WASHINGTON – Of course the Chicago Teachers Union blamed “sexism, racism and misogyny” for the pressure to open the nation’s third-largest public school system. The CTU could have added a fourth grievance: anti-Puerto Rican vacationism. On the same day that a CTU board member tweeted that it’s unsafe for teachers to return to the classroom, she posted poolside photos on Instagram of her grinning self, 2,000 miles from Chicago’s winter winds.
Teachers’ unions justify their aggressions as “for the children” but always serve only their members. Abundant data – from public and private U.S. schools, many of which have remained open, and from schools worldwide – refutes the proposition that children, or teachers, are seriously endangered in schools that have taken, as in Chicago, precautions including mask wearing, social distancing and increased air ventilation.
Americans believe K-12 education is so important that laws almost everywhere require children from about age 5 to 17 to attend school five days a week, eight months a year. Public school teachers insist they are essential workers. Remote learning during the pandemic has proved that in-person teaching, especially for the lower grades, is essential to learning, which includes socialization. And three U.S. Centers for Disease Control and Prevention officials, writing in JAMA, the journal of the American Medical Association, say “there has been little evidence that schools have contributed meaningfully to increased community transmission.”
But United Teachers Los Angeles, a union adept at ideological opportunism, says: First things first. Among the pre-conditions for its members’ returning to the classroom teaching for which they are being paid, the UTLA wants a moratorium on authorizing charter schools (these are public schools, emancipated from micromanagement under collective bargaining agreements that unions negotiate with school districts), a state wealth tax, defunding the police and Medicare-for-all.
Frederick M. Hess of the American Enterprise Institute notes that although primary and secondary schools get about half of local government spending – the national average: $14,000 per pupil – today “only about a third of students nationwide are attending school in-person each day.” This is unhealthy. Hess says that “as early as last spring, it was clear that when isolated from their peers, students were increasingly susceptible to anxiety, depression and mental-health emergencies.” In Britain, the Spectator quotes the children’s commissioner, who worries about “hidden harms” – 2-year-olds who “actually have never been in places where there are other kids and they’re scared stiff of speaking to other children and are very withdrawn.” And 16-year-olds who have spent “those two years in bed, in front of a games console or whatever, how do you start to go forward from that?”

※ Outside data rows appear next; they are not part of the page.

This design comes from an exercise in tuning for small area and a short achievable clock period on the open sky130 flow, not from production work. At most, simulation tests tie the RTL to the original design; equivalence was not proved. No activity file was given, so power comes from the tool's default toggle rates.

==> module executeRegister, before the edit <==
module executeRegister (
    input  logic                         clk_i,
    input  logic                         rst_n_i,
    input  logic                         stall_i,
    input  logic                         bubble_i,
    input  logic [3:0]                   icode_i,
    input  logic [3:0]                   ifun_i,
    input  logic [2:0]                   stat_i,
    input  logic [y86Pkg::WORD_W-1:0]    valA_i,
    input  logic [y86Pkg::WORD_W-1:0]    valB_i,
    input  logic [y86Pkg::WORD_W-1:0]    valC_i,
    input  logic [3:0]                   dstE_i,
    input  logic [3:0]                   dstM_i,
    output logic                         bubble_o,
    output logic [3:0]                   icode_o,
    output logic [2:0]                   cfun_o,      
    output logic [2:0]                   stat_o,
    output logic [y86Pkg::WORD_W-1:0]    valA_o,
    output logic [y86Pkg::WORD_W-1:1]    opX_o,
    output logic [y86Pkg::WORD_W-1:1]    opY_o,
    output logic                         sum0_o,      
    output logic                         carry1_o,    
    output logic                         noCarry_o,
    output logic                         zeroE_o,     
    output logic [3:0]                   dstE_o,
    output logic [3:0]                   dstM_o
);
    localparam int W = y86Pkg::WORD_W;
    logic kill;
    logic load;
    assign kill = !rst_n_i || bubble_i;
    assign load = !rst_n_i || !stall_i;
    logic isOpq, isCmov, isJxx;
    assign isOpq   = (icode_i == y86Pkg::OPQ);
    assign isCmov  = (icode_i == y86Pkg::CMOVXX);
    assign isJxx   = (icode_i == y86Pkg::JXX);
    logic opNone;
    assign opNone = isOpq && (ifun_i[3:2] != 2'b00);
    logic zeroE;
    assign zeroE = (icode_i == y86Pkg::HALT) || (icode_i == y86Pkg::NOP) || isJxx ||
                   (icode_i[3:2] == 2'b11) || opNone;
    logic i3, i2, i1, i0, f1, f0;
    assign {i3, i2, i1, i0} = icode_i;
    assign {f1, f0}         = ifun_i[1:0];
    logic opqC, cmovC, irmovC, memC;
    assign opqC   = !i3 && i2 && i1;               
    assign cmovC  = !i3 && !i2 && i1 && !i0;       
    assign irmovC = !i3 && !i2 && i1 && i0;        
    assign memC   = !i3 && i2 && !i1;              
    logic xB;
    assign xB = i3 || i2;                          
    logic yA, yNA, yNAB, yC, yM8, yP8;
    assign yA   = cmovC || (opqC && (f1 == f0));  
    assign yNA  = opqC && !f1 && f0;               
    assign yNAB = opqC && f1 && !f0;               
    assign yC   = irmovC || memC;
    assign yM8  = i3 && !i0;                       
    assign yP8  = i3 && i0;                        
    logic [W-1:0] xNext, yNext;
    assign xNext = {W{xB}} & valB_i;
    assign yNext = ({W{yA}}   & valA_i)
                 | ({W{yNA}}  & ~valA_i)
                 | ({W{yNAB}} & (~valA_i & valB_i))
                 | ({W{yC}}   & valC_i)
                 | ({W{yM8}}  & (-y86Pkg::STACK_STEP))
                 | ({W{yP8}}  & y86Pkg::STACK_STEP);
    logic sum0Next, carry1Next;
    assign sum0Next   = (opqC && (yNAB ? (valA_i[0] & valB_i[0]) : (valA_i[0] ^ valB_i[0])))
                      | (cmovC && valA_i[0])
                      | (irmovC && valC_i[0])
                      | (memC && (valB_i[0] ^ valC_i[0]))
                      | (i3 && valB_i[0]);
    assign carry1Next = (opqC && !f1 && (f0 ? (valB_i[0] | ~valA_i[0]) : (valA_i[0] & valB_i[0])))
                      | (memC && valB_i[0] && valC_i[0]);
    logic [2:0] cfunNext;
    assign cfunNext = ((isJxx || isCmov) && (ifun_i < 4'd7)) ? ifun_i[2:0] : 3'd7;
    always_ff @(posedge clk_i) begin
        if (load) begin
            bubble_o <= kill;
            icode_o  <= icode_i;
            stat_o   <= stat_i;
            dstE_o   <= dstE_i;
            dstM_o   <= dstM_i;
            valA_o   <= valA_i;
            cfun_o   <= cfunNext;
            opX_o    <= xNext[W-1:1];
            opY_o    <= yNext[W-1:1];
            sum0_o   <= sum0Next;
            carry1_o <= carry1Next;
            noCarry_o <= isOpq && (ifun_i[3:1] != 3'b000);    
            zeroE_o   <= zeroE;
        end
    end
endmodule
Settings: LEC_CHECK=0, ABC_AREA=1, CAP_MARGIN=20, CORE_MARGIN=2, CORE_UTILIZATION=40, SLEW_MARGIN=20; clock period 7.2 ns.
standard.sh (not shown) runs the stock make flow with config.mk's settings and CLKGATE_MAP_FILE= SYNTH_SCRIPT=/design/flow/synth_recipe.tcl, a recipe that flattens the netlist after the stock synthesis.
==> flow/flow/run.sh <==
#!/bin/bash
set -euo pipefail
export BUFFER_PORTS_ARGS="-buffer_cell sky130_fd_sc_hd__buf_1"
export CTS_BUF_LIST="sky130_fd_sc_hd__clkbuf_8 sky130_fd_sc_hd__clkbuf_16"
export CTS_CLUSTER_SIZE=24
export CTS_CLUSTER_DIAMETER=100
export SETUP_SLACK_MARGIN=4.6
bash standard.sh finish > make_finish.log 2>&1
The baseline completed with no timing, DRC or antenna violations.
Next try:
--- a/flow/design.v
+++ b/flow/design.v
@@ -72,52 +72,52 @@
     localparam int W = y86Pkg::WORD_W;
     logic kill;
     logic load;
     assign kill = !rst_n_i || bubble_i;
     assign load = !rst_n_i || !stall_i;
-    logic isOpq, isCmov, isJxx;
+    logic isOpq, isCmov, isIrmov, isMem, isPush, isPop, isJxx;
     assign isOpq   = (icode_i == y86Pkg::OPQ);
     assign isCmov  = (icode_i == y86Pkg::CMOVXX);
+    assign isIrmov = (icode_i == y86Pkg::IRMOVQ);
+    assign isMem   = (icode_i == y86Pkg::RMMOVQ) || (icode_i == y86Pkg::MRMOVQ);
+    assign isPush  = (icode_i == y86Pkg::CALL)   || (icode_i == y86Pkg::PUSHQ);
+    assign isPop   = (icode_i == y86Pkg::RET)    || (icode_i == y86Pkg::POPQ);
     assign isJxx   = (icode_i == y86Pkg::JXX);
+    logic opAdd, opSub, opAnd, opXor;
+    assign opAdd = isOpq && (ifun_i == 4'h0);
+    assign opSub = isOpq && (ifun_i == 4'h1);
+    assign opAnd = isOpq && (ifun_i == 4'h2);
+    assign opXor = isOpq && (ifun_i == 4'h3);
+    logic xB;
+    assign xB = isOpq || isMem || isPush || isPop;
     logic opNone;
     assign opNone = isOpq && (ifun_i[3:2] != 2'b00);
-    logic zeroE;
-    assign zeroE = (icode_i == y86Pkg::HALT) || (icode_i == y86Pkg::NOP) || isJxx ||
-                   (icode_i[3:2] == 2'b11) || opNone;
-    logic i3, i2, i1, i0, f1, f0;
-    assign {i3, i2, i1, i0} = icode_i;
-    assign {f1, f0}         = ifun_i[1:0];
-    logic opqC, cmovC, irmovC, memC;
-    assign opqC   = !i3 && i2 && i1;               
-    assign cmovC  = !i3 && !i2 && i1 && !i0;       
-    assign irmovC = !i3 && !i2 && i1 && i0;        
-    assign memC   = !i3 && i2 && !i1;              
-    logic xB;
-    assign xB = i3 || i2;                          
     logic yA, yNA, yNAB, yC, yM8, yP8;
-    assign yA   = cmovC || (opqC && (f1 == f0));  
-    assign yNA  = opqC && !f1 && f0;               
-    assign yNAB = opqC && f1 && !f0;               
-    assign yC   = irmovC || memC;
-    assign yM8  = i3 && !i0;                       
-    assign yP8  = i3 && i0;                        
+    assign yA   = opAdd || opXor || isCmov;
+    assign yNA  = opSub;
+    assign yNAB = opAnd;
+    assign yC   = isIrmov || isMem;
+    assign yM8  = isPush;
+    assign yP8  = isPop;
     logic [W-1:0] xNext, yNext;
     assign xNext = {W{xB}} & valB_i;
     assign yNext = ({W{yA}}   & valA_i)
                  | ({W{yNA}}  & ~valA_i)
                  | ({W{yNAB}} & (~valA_i & valB_i))
                  | ({W{yC}}   & valC_i)
                  | ({W{yM8}}  & (-y86Pkg::STACK_STEP))
                  | ({W{yP8}}  & y86Pkg::STACK_STEP);
     logic sum0Next, carry1Next;
-    assign sum0Next   = (opqC && (yNAB ? (valA_i[0] & valB_i[0]) : (valA_i[0] ^ valB_i[0])))
-                      | (cmovC && valA_i[0])
-                      | (irmovC && valC_i[0])
-                      | (memC && (valB_i[0] ^ valC_i[0]))
-                      | (i3 && valB_i[0]);
-    assign carry1Next = (opqC && !f1 && (f0 ? (valB_i[0] | ~valA_i[0]) : (valA_i[0] & valB_i[0])))
-                      | (memC && valB_i[0] && valC_i[0]);
+    assign sum0Next   = ((opAdd || opSub || opXor) && (valA_i[0] ^ valB_i[0]))
+                      | (opAnd && (valA_i[0] & valB_i[0]))
+                      | (isCmov && valA_i[0])
+                      | (isIrmov && valC_i[0])
+                      | (isMem && (valB_i[0] ^ valC_i[0]))
+                      | ((isPush || isPop) && valB_i[0]);
+    assign carry1Next = (opAdd && (valA_i[0] & valB_i[0]))
+                      | (opSub && (valB_i[0] | ~valA_i[0]))
+                      | (isMem && (valB_i[0] & valC_i[0]));
     logic [2:0] cfunNext;
     assign cfunNext = ((isJxx || isCmov) && (ifun_i < 4'd7)) ? ifun_i[2:0] : 3'd7;
     always_ff @(posedge clk_i) begin
         if (load) begin
             bubble_o <= kill;
@@ -129,12 +129,12 @@
             cfun_o   <= cfunNext;
             opX_o    <= xNext[W-1:1];
             opY_o    <= yNext[W-1:1];
             sum0_o   <= sum0Next;
             carry1_o <= carry1Next;
-            noCarry_o <= isOpq && (ifun_i[3:1] != 3'b000);    
-            zeroE_o   <= zeroE;
+            noCarry_o <= opAnd || opXor || opNone;
+            zeroE_o   <= opNone;
         end
     end
 endmodule
 `timescale 1ns/1ps
 module aluUnit (
Via count went down slightly; final area decreases slightly; clock skew went up by 0.0076 ns; cell count stays flat; utilization shrinks by 1.2 points; non-clock buffer count fell by 18; setup slack is better by 0.023 ns; total power goes down by a few percent; die area hardly moves; synthesized cell count went up slightly.
No functional check of the RTL was part of the first run of this note.

==> what the ideal ports hide <==
How much do the figures lean on ideal ports? The routed layouts below were timed once more, with nothing changed but the port constraints. Step 1 (the two cells are an assumption about what drives the block):
set clk [get_ports {clk_i}]
set_driving_cell -lib_cell sky130_fd_sc_hd__clkbuf_16 $clk
set_driving_cell -lib_cell sky130_fd_sc_hd__buf_2 [delete_from_list [all_inputs] $clk]
Step 2, shift: input delay + t, output delay - t, t = (earliest + latest rising clock arrival at the registers) / 2. This alone moves slack from input paths to output paths. a / b / c = ideal / step 1 / step 2; a / b = the first two.
run	shift t [ns]	setup slack, ns	clock arrival spread, ns	worst register clock-pin slew, ns
the first run	0.587	4.614 / 4.584 / 4.056	0.025 / 0.025	0.10 / 0.10
the second run	0.595	4.637 / 4.587 / 4.073	0.033 / 0.033	0.10 / 0.10
After both steps setup and hold are still met in every run listed. For the second run, which loses most, drivers alone change the setup slack by -0.050 ns; drivers and shift together by -0.564 ns.
Context: an optimization exercise on an open-source flow, tuned for small area and a short achievable clock period. The choices shown serve that exercise and are no tape-out recipe. Power figures rest on the tool's default switching activity, not on a simulated workload.

== before ==
==> module fairq_eac_add, before the edit <==
module fairq_eac_add (
   input  logic [15:0] a,
   input  logic [15:0] b,
   output logic [15:0] s
);
   logic [15:0] g [5];
   logic [15:0] p [5];
   logic [15:0] c;
   assign g[0] = a & b;
   assign p[0] = a | b;
   for (genvar l = 0; l < 4; l++) begin : g_level
      for (genvar i = 0; i < 16; i++) begin : g_bit
         assign g[l+1][i] = g[l][i] | (p[l][i] & g[l][(i+16-(1<<l))%16]);
         if (l < 3) begin : g_prop
            assign p[l+1][i] = p[l][i] & p[l][(i+16-(1<<l))%16];
         end else begin : g_noprop
            assign p[l+1][i] = 1'b0;
         end
      end
   end
   assign c = {g[4][14:0], g[4][15]};
   assign s = a ^ (b ^ c);
endmodule
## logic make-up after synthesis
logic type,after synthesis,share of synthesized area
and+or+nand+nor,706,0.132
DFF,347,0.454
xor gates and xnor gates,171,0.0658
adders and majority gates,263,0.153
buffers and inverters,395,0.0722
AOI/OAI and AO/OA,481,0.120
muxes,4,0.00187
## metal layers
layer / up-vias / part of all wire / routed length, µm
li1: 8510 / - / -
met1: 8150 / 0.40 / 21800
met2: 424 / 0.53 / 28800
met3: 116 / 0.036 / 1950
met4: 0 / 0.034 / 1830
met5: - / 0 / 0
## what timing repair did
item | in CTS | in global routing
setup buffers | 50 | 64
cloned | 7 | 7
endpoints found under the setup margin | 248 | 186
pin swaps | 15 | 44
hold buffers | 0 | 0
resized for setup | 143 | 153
This design comes from an exercise in tuning for small area, a short achievable clock period and few clock cycles per item on the open sky130 flow, not from production work.
At most, simulation tests tie the RTL to the original design; equivalence was not proved.
Only the layout flow was run in runs 1 and 2; the RTL was not checked for function there.
Power is estimated from default activity; no workload was simulated.

==> flow/run.sh <==
#!/bin/bash
# synth_recipe.tcl (not shown) runs the flow's synth.tcl, then flattens the netlist and writes it again
# the make line also repeats each setting of config.mk as NAME=value (left out here)
make -C /OpenROAD-flow-scripts/flow DESIGN_CONFIG=/design/flow/config.mk WORK_HOME=/design/flow/orfs CLKGATE_MAP_FILE= SYNTH_SCRIPT=/design/flow/synth_recipe.tcl finish
==> flow/config.mk <==
export PLATFORM = sky130hd
export DESIGN_NAME = consistent_hash_ring_lookup
export DESIGN_NICKNAME = consistent_hash_ring_lookup
export VERILOG_FILES = /design/flow/design.v
export SDC_FILE = /design/flow/constraint.sdc
export NUM_CORES = 4
export LEC_CHECK = 0
export CAP_MARGIN = 20
export CORE_MARGIN = 2
export CORE_UTILIZATION = 55
export SETUP_SLACK_MARGIN = 3.3
export SLEW_MARGIN = 20
==> flow/constraint.sdc <==
create_clock -name core_clock -period 6.0 [get_ports {clk_i}]
set_input_delay 1.2000 -clock core_clock [delete_from_list [all_inputs] [get_ports {clk_i}]]
set_output_delay 1.2000 -clock core_clock [all_outputs]
set_load 0.01 [all_outputs]
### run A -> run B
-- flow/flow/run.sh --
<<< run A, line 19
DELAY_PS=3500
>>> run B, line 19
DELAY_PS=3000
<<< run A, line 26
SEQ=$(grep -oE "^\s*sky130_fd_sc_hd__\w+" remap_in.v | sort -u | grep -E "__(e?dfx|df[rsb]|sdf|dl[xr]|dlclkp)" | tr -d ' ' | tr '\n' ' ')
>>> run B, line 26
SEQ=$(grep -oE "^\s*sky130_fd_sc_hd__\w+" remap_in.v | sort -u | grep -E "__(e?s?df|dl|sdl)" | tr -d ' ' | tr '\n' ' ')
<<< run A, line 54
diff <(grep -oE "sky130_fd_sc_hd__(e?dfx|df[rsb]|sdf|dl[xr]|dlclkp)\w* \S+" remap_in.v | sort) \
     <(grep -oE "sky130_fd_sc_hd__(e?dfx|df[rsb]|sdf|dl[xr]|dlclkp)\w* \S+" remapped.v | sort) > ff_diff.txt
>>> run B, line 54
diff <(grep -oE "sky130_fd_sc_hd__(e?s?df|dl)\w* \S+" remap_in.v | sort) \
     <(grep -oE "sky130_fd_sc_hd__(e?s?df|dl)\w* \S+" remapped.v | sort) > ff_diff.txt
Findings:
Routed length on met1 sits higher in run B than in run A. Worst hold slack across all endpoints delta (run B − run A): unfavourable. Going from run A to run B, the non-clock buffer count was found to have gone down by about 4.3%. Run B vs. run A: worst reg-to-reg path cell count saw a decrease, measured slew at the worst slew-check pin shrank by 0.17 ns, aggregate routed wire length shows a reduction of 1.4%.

Even in normal times, “summer learning loss” is severest among children from less-affluent households, which have a disproportionate number of single parents and fewer options for enriching out-of-school experiences. Since last March, we have had disproportionate year-round learning loss, and some states’ teachers’ unions suggest that normality might be impossible for the 2021-22 school year.
Hess notes that in suburban Fairfax County, Va., which has given teachers priority access to vaccinations, the teachers’ union already opposes a five-day school week next autumn and says that schools should not fully reopen until the county’s 150,000 students are vaccinated. Because COVID-19 largely spares the young, no vaccine has been approved for youths under age 16.
When a union challenged the Broward County, Fla., school district’s decision that most teachers must return to classrooms, the district, Hess reports, documented “a raft of instances of remote teachers attending destination weddings, participating in political rallies, having cocktails in restaurants, visiting Disney and taking beach vacations.”
Congress has provided $54 billion in COVID-19 assistance for K-12 schools, and now President Joe Biden wants $130 billion more. Surely, this should be conditional on teachers’ returning to classrooms.
San Francisco’s public schools are closed (about 70% of California’s school districts, which serve 6 million pupils, have only remote instruction), so the school board has kept busy recommending the renaming of one-third of the city’s schools. Including Clarendon Elementary School, for this reason (quoted here without correcting the board’s foggy thinking and syntactical muddiness):
“Named for the street its on, whose origins can be traced to a county in South Carolina, one of the 13 Colonies named for Edward Hyde Earl of Claredon – English Politician – Clarendon was impeached by the House of Commons for blatant violations of Habeas Corpus, for having sent prisoners out of England to places like Jersey and holding them there without benefit of trial.”
Increasing students’ exposure to San Francisco educators might subtract from students’ prospects. Public schools elsewhere, however, should be opened.